9.- Vuelve a la carga Rufián (sin el aval de Junqueras) para hacer un frente común de izquierdas ahora con Podemos. ¿Tiene visos de prosperar? 

No termino de verlo. Es difícil pedir el voto desde la extrema izquierda en Zamora o en Córdoba con una lista en la que está el secesionismo catalán o gallego. No es sencillo articular una lista con partidos con los que no compartes la idea de lo que ha de ser el demos electoral. ¿De verdad a alguien de Esquerra en Gerona le importa lo que le pase con la financiación en los servicios públicos en Almería?

10.-¿Puede penalizarle al PSOE el hecho de que no haya Presupuestos Generales del Estado un año más?

En realidad, le podría seguir penalizando.
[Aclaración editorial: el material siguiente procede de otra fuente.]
==> flow/run.sh <==
#!/bin/bash
# OpenROAD 26Q1-2900-gdf79404cd8, Yosys 0.63+post, stock flow scripts
make -C /OpenROAD-flow-scripts/flow DESIGN_CONFIG=/design/flow/config.mk WORK_HOME=/design/flow/orfs finish
==> flow/config.mk <==
export PLATFORM = sky130hd
export DESIGN_NAME = pmod_7seg9_1
export DESIGN_NICKNAME = pmod_7seg9_1
export VERILOG_FILES = /design/flow/design.v
export SDC_FILE = /design/flow/constraint.sdc
export NUM_CORES = 4
export LEC_CHECK = 1
export CORE_UTILIZATION = 50
==> flow/constraint.sdc <==
current_design pmod_7seg9_1

set clk_period 3.6
set clk_io_pct 0.2

create_clock -name clk0 -period $clk_period [get_ports {clk}]

set non_clock_inputs [all_inputs -no_clocks]
set_input_delay [expr $clk_period * $clk_io_pct] -clock clk0 $non_clock_inputs
set_output_delay [expr $clk_period * $clk_io_pct] -clock clk0 [all_outputs]
==> flow/design.v <==
module pmod_7seg9_1(
  input clk,
  input rst,
  output tm_clk,
  output tm_din
);
reg [7:0] instruction_step;
reg tm_latch;
reg [7:0] tm_byte;
reg tm_end;
reg tm_busy;
tm1640 disp ( clk, rst, tm_latch, tm_byte, tm_end,
              tm_busy, tm_clk, tm_din );
always @(posedge clk) begin
  if (rst) begin    
    instruction_step <= 0;
    tm_latch <= 0;
    tm_byte <= 0;
    tm_end <= 0;
  end
  else begin        
    if (tm_busy == 0 && instruction_step < 13) begin
      case (instruction_step)
        1: begin
          tm_byte <= 8'b01000010;
          tm_end <= 1;
          tm_latch <= 1;
        end
        2: begin
          tm_byte <= 8'b11000000;
          tm_end <= 0;
          tm_latch <= 1;
        end
        3: begin
          tm_byte <= 8'b00000110;
          tm_end <= 0;
          tm_latch <= 1;
        end
        4: begin
          tm_byte <= 8'b01011011;
          tm_end <= 0;
          tm_latch <= 1;
        end
        5: begin
          tm_byte <= 8'b01001111;
          tm_end <= 0;
          tm_latch <= 1;
        end
        6: begin
          tm_byte <= 8'b01100110;
          tm_end <= 0;
          tm_latch <= 1;
        end
        7: begin
          tm_byte <= 8'b01101101;
          tm_end <= 0;
          tm_latch <= 1;
        end
        8: begin
          tm_byte <= 8'b01111100;
          tm_end <= 0;
          tm_latch <= 1;
        end
        9: begin
          tm_byte <= 8'b00000111;
          tm_end <= 0;
          tm_latch <= 1;
        end
        10: begin
          tm_byte <= 8'b01111111;
          tm_end <= 0;
          tm_latch <= 1;
        end
        11: begin
          tm_byte <= 8'b01101111;
          tm_end <= 1;
          tm_latch <= 1;
        end
        12: begin
          tm_byte <= 8'b10001111;
          tm_end <= 1;
          tm_latch <= 1;
        end
      endcase
      instruction_step <= instruction_step + 1;
    end
    else if (tm_busy == 1) begin
      tm_latch <= 0;
    end
  end
end
endmodule
module tm1640(
    clk,
    rst,
    data_latch,
    data_in,
    data_stop_bit,
    busy,
    tm_clk,
    tm_din,
    );
    input clk;
    input rst;
    input data_latch;
    input [7:0] data_in;
    input data_stop_bit;
    output reg busy;
    output reg tm_clk;
    output reg tm_din;
    reg [7:0] write_byte;
    reg [2:0] write_bit_count;
    reg write_stop_bit;
    reg [3:0] cur_state;
    reg [3:0] next_state;
    reg [9:0] wait_count;
    localparam [9:0] wait_time = 256;  
    localparam [3:0]
        S_IDLE      = 4'h0,
        S_WAIT      = 4'h1,
        S_WAIT1     = 4'h2,
        S_START     = 4'h3,
        S_WRITE     = 4'h4,
        S_WRITE1    = 4'h5,
        S_WRITE2    = 4'h6,
        S_WRITE3    = 4'h7,
        S_STOP      = 4'h8,
        S_STOP1     = 4'h9;
    always @(posedge clk) begin
        if (rst) begin
            tm_clk <= 1;            
            tm_din <= 1;
            cur_state <= S_IDLE;    
            next_state <= S_IDLE;
            wait_count <= 0;
            write_bit_count <= 0;
            busy <= 0;              
        end
        else begin
            if (data_latch) begin   
                cur_state <= S_START;
                write_byte <= data_in;
                write_stop_bit <= data_stop_bit;
                busy <= 1;
            end
            else begin
                case (cur_state)
                    S_IDLE: begin
                        tm_clk <= 1;
                        tm_din <= 1;
                        busy <= 0;
                    end
                    S_WAIT: begin
                        wait_count <= 0;
                        cur_state <= S_WAIT1;
                    end
                    S_WAIT1: begin
                        wait_count <= wait_count + 1;
                        if (wait_count == wait_time)
                            cur_state <= next_state;
                    end
                    S_START: begin
                        busy <= 1;
                        tm_din <= 0;  
                        cur_state <= S_WAIT;
                        next_state <= S_WRITE;
                    end
                    S_WRITE: begin
                        write_bit_count <= 0;
                        tm_clk <= 0;           
                        cur_state <= S_WAIT;
                        next_state <= S_WRITE1;
                    end
                    S_WRITE1:begin
                        busy <= 1;
                        tm_din <= write_byte[write_bit_count];  
                        cur_state <= S_WAIT;
                        next_state <= S_WRITE2;
                    end
                    S_WRITE2: begin
                        tm_clk <= 1;          
                        cur_state <= S_WAIT;
                        next_state <= S_WRITE3;
                    end
                    S_WRITE3: begin
                        tm_clk <= 0;   
                        if (write_bit_count != 7) begin
                            write_bit_count <= write_bit_count + 1;
                            cur_state <= S_WRITE1;
                        end
                        else begin
                            if(write_stop_bit) begin
                               tm_din <= 0;   
                               cur_state <= S_WAIT;
                               next_state <= S_STOP;
                            end
                            else begin
                               write_bit_count <= 0;
                               write_byte <= data_in;
                               write_stop_bit <= data_stop_bit;
                               busy <= 0;
                               cur_state <= S_WRITE1;
                            end
                        end
                    end
                    S_STOP: begin
                        tm_clk <= 1;          
                        cur_state <= S_WAIT;
                        next_state <= S_STOP1;
                    end
                    S_STOP1: begin
                        tm_din <= 1;          
                        cur_state <= S_WAIT;
                        next_state <= S_IDLE;
                    end
                    default: begin
                        cur_state <= S_IDLE;
                    end
                endcase
            end
        end
    end
endmodule
==> deck_impl_summary.md <==
Physical Implementation Snapshot

Hold path
  • Hold Path Class: flip-flop to flip-flop
  • Hold Startpoint: disp.next_state[3]$_SDFFE_PP0P_

Clock network
  • Hold_buf cts: 0
  • Root buffer cell: clkbuf_8
  • TritonCTS clock tree: built
  • Num CTS Buffers: 5
  • Clock sink total: 51
  • Postcts setup bufs: 0
  • Buffer levels on the longest clock path: 2
  • Clock-pin slew on the worst setup and hold paths: 0.10 ns
  • Post-cts sizing count: 0
  • H-tree level count: 2
  • Clock latency on the worst-skew pair: 0.31 ns

Die
  • FP Util: 52.3%
  • Rows: 26
  • Boundary Pins: 4
  • Chip area: 5670 um2
  • Die H: 75.3 um
  • Core Region: 5140 um2
  • DIE WIDTH: 75.3 um

Logic synthesis
  • Yosys cell count: 309
  • Number of enable flip-flop cells: 9
  • Synth unique cells: 56
  • Synth async-reset ratio: 0%
  • Synth Area in Compound Gates: 22.2%
  • Adder share: 4.19%
  • Post-synthesis cell count: 309
  • Synth top area cells: dfxtp_1 (31%), edfxtp_1 (10%), nor2_1 (5.4%), a21oi_1 (4.3%), ha_1 (4.2%)
  • Max-area cell share: 31.3%
  • Ys Warns: 2
  • Post-synth seq share: 41.3%
  • YS chip area: 2690 um2
  • Post-synth regs: 51
  • Mapped Area: 2690 um2
  • Top-count cell post-synth: dfxtp_1
  • Leading cell types by count after synthesis: dfxtp_1 (42), nor2_1 (39), a21oi_1 (23), nand2_1 (23), clkbuf_1 (18)
  • Simple-gate area share of the yosys netlist: 22.1%
  • Top logic family: AND-OR/OR-AND gates
  • Top_reg_cell synth: dfxtp_1
  • Yosys xor share: 1.30%
  • Cell accounting for the most synthesized area: dfxtp_1
  • Synth Area per Inst: 8.70 um2
  • Multiplexer share: 4.38%

Final layout
  • Logic area: 1460 um2
  • Synthesis-to-finish area growth: 6.19%
  • Share of cells above drive strength 1: 6.58%
  • Final Core Density: 55.5%
  • Fin cells: 374
  • Flop area: 1110 um2
  • Fillers: 519

STA
  • Unrepaired setup endpoints after global routing: no
  • Setup TNS: 0 ns
  • Slew Limit Fails: 0
  • Final min period: 2.61 ns
  • Clock Skew: 0.00983 ns
  • Endpoints failing hold: 0
  • Final setup fails: 0
  • Worst rel slew slack: 52.1%
  • Worst Tran Pin Value: 0.717 ns
  • Tcrit/Tclk final: 72.6%
  • Fmax: 383 MHz

Place
  • Post-DP HPWL: 3730 um
  • RePlAce Congestion: 0.906
  • Port Buffers: 3
  • Cells after DPL: 366

Setup path
  • Setup crit start kind: flip-flop
  • Cells along the critical path: or4_4, a311oi_4, or3b_1, or4_1, a21oi_1
  • Maximum cell stage delay along the critical path: 0.57 ns
  • Critical Path AT: 2.86 ns
  • CP Launch Point: instruction_step[5]$_SDFFE_PP0P_
  • Reg-to-Reg Start: instruction_step[5]$_SDFFE_PP0P_
  • WS Path Type: flip-flop to flip-flop
  • Crit-path slowest cell: or4_4
  • Crit path DRT: 3.85 ns
  • CP Max Fanout: 9
  • Endpoint class of the critical path: flip-flop

Drt
  • Avg WL per Cell: 14.7 um
  • Via count: 2,177
  • Post-Route WL: 5510 um
  • Drc violations: 0
  • DRT iter0 DRCs: 152
  • Antenna fix cells: 0
  • DRT Pass-1 Iters: 4
  • DRT antenna net count: 0
  • Vias per cell: 5.82

Global route
  • All-Layer GR Usage: 21.1%
  • Initial antenna violation count: 0
  • Vias in the first global route: 1,834
  • Global-route wire length before repair: 9030 um
  • Total congestion overflow: 0
  • Largest net degree at the start of global routing: 45

Run status
  • Run status: completed

Power
  • Cell Pwr Density: 589 nW/um2
  • Leakage power total: 0.984 nW
  • VDD IR max: 0.000327 V

Flow run
  • Log Warnings: 30
  • Max-Cap Viols: 0
-- worst max-delay path, delay by kind of cell (launching register included) --
family / cells / cell delay, ns
simple gates: 3 / 1.61
compound gates: 2 / 0.62
flops: 1 / 0.33
-- area by class of cell --
cell class | count | share of cell area (%)
Clock inverter | 3 | 0.921
Inverter | 12 | 1.58
Sequential cell | 51 | 38.9
Timing Repair Buffer | 7 | 2.10
Multi-Input combinational cell | 226 | 51.0
Clock buffer | 5 | 2.41
Tap cell | 70 | 3.07
-- registers in the layout, summed over array words and instances (netlist names), 3 cells and up --
register,cells
disp.cur_state,4
disp.next_state,4
disp.wait_count,10
disp.write_bit_count,3
disp.write_byte,8
instruction_step,8
tm_byte,8
-- per-layer routing --
metal	global-route usage (%)	up-vias	wire length [um]
li1	-	1146	-
met1	38.1	978	2950
met2	27.9	44	2270
met3	2.68	9	212
met4	2.67	0	76
met5	0	-	0
-- cells in the final DEF, fill, tap and decap left out, types with 7 or more instances in the layout --
master	Yosys	final
dfxtp_1	42	42
nor2_1	39	39
nand2_1	23	23
a21oi_1	23	23
nand3_1	16	16
inv_1	12	12
o21ai_0	10	10
ha_1	9	9
edfxtp_1	9	9
nor3_1	8	8
nand2b_1	7	7
-- kinds of logic after synthesis --
kind of cell	after synthesis
mux	9
buf+inv	32
xor+xnor	4
compound gates	84
flops	51
simple gates	120
fa+ha+maj	9
-- metrics by stage --
step | setup WS (ns) | cell area (um2) | hold slack (ns) | power, W
floorplan | 1.16 | 2690 | 0.408 | 0.00120
global placement | 1.02 | 2760 | 0.415 | 0.00134
detailed placement | 0.998 | 2760 | 0.418 | 0.00134
CTS | 0.986 | 2850 | 0.439 | 0.00169
global route | 0.832 | 2850 | 0.463 | 0.00180
finish | 0.987 | 2850 | 0.439 | 0.00168
-- final timing paths --
kind | end | depth (start not counted) | slack, ns
setup / recovery | tm_byte[3]$_SDFFE_PP0P_ | 5 | 0.99
hold / removal | disp.cur_state[3]$_SDFFE_PP0P_ | 2 | 0.44
setup reg to reg | tm_byte[3]$_SDFFE_PP0P_ | 5 | 0.99
hold reg to reg | disp.cur_state[3]$_SDFFE_PP0P_ | 2 | 0.44
-- where the power goes --
group / leakage, nW / internal (W) / total (W) / switching, W
Clock: 0.0491 / 0.000143 / 0.000346 / 0.000203
Combinational: 0.509 / 0.000225 / 0.000574 / 0.000350
Sequential: 0.425 / 0.000658 / 0.000760 / 0.000102
No activity file was given, so power comes from the tool's default toggle rates.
Creo que una parte de los malos resultados del PSOE desde el verano de 2023 está relacionado con la dificultad de gobernar que tiene el partido al intentar seguir adelante sin el aval del parlamento. Sin presupuestos es imposible gobernar y debería de plantearse una reforma seria que disolviera las Cortes tanto si no se presenta proyecto presupuestario como si se produce más de una prórroga. Es una pena tener que ponerlo por escrito en una norma, pero más peligroso es normalizar que todo lo que no está prohibido se puede hacer, tal y como parece pensar el Gobierno.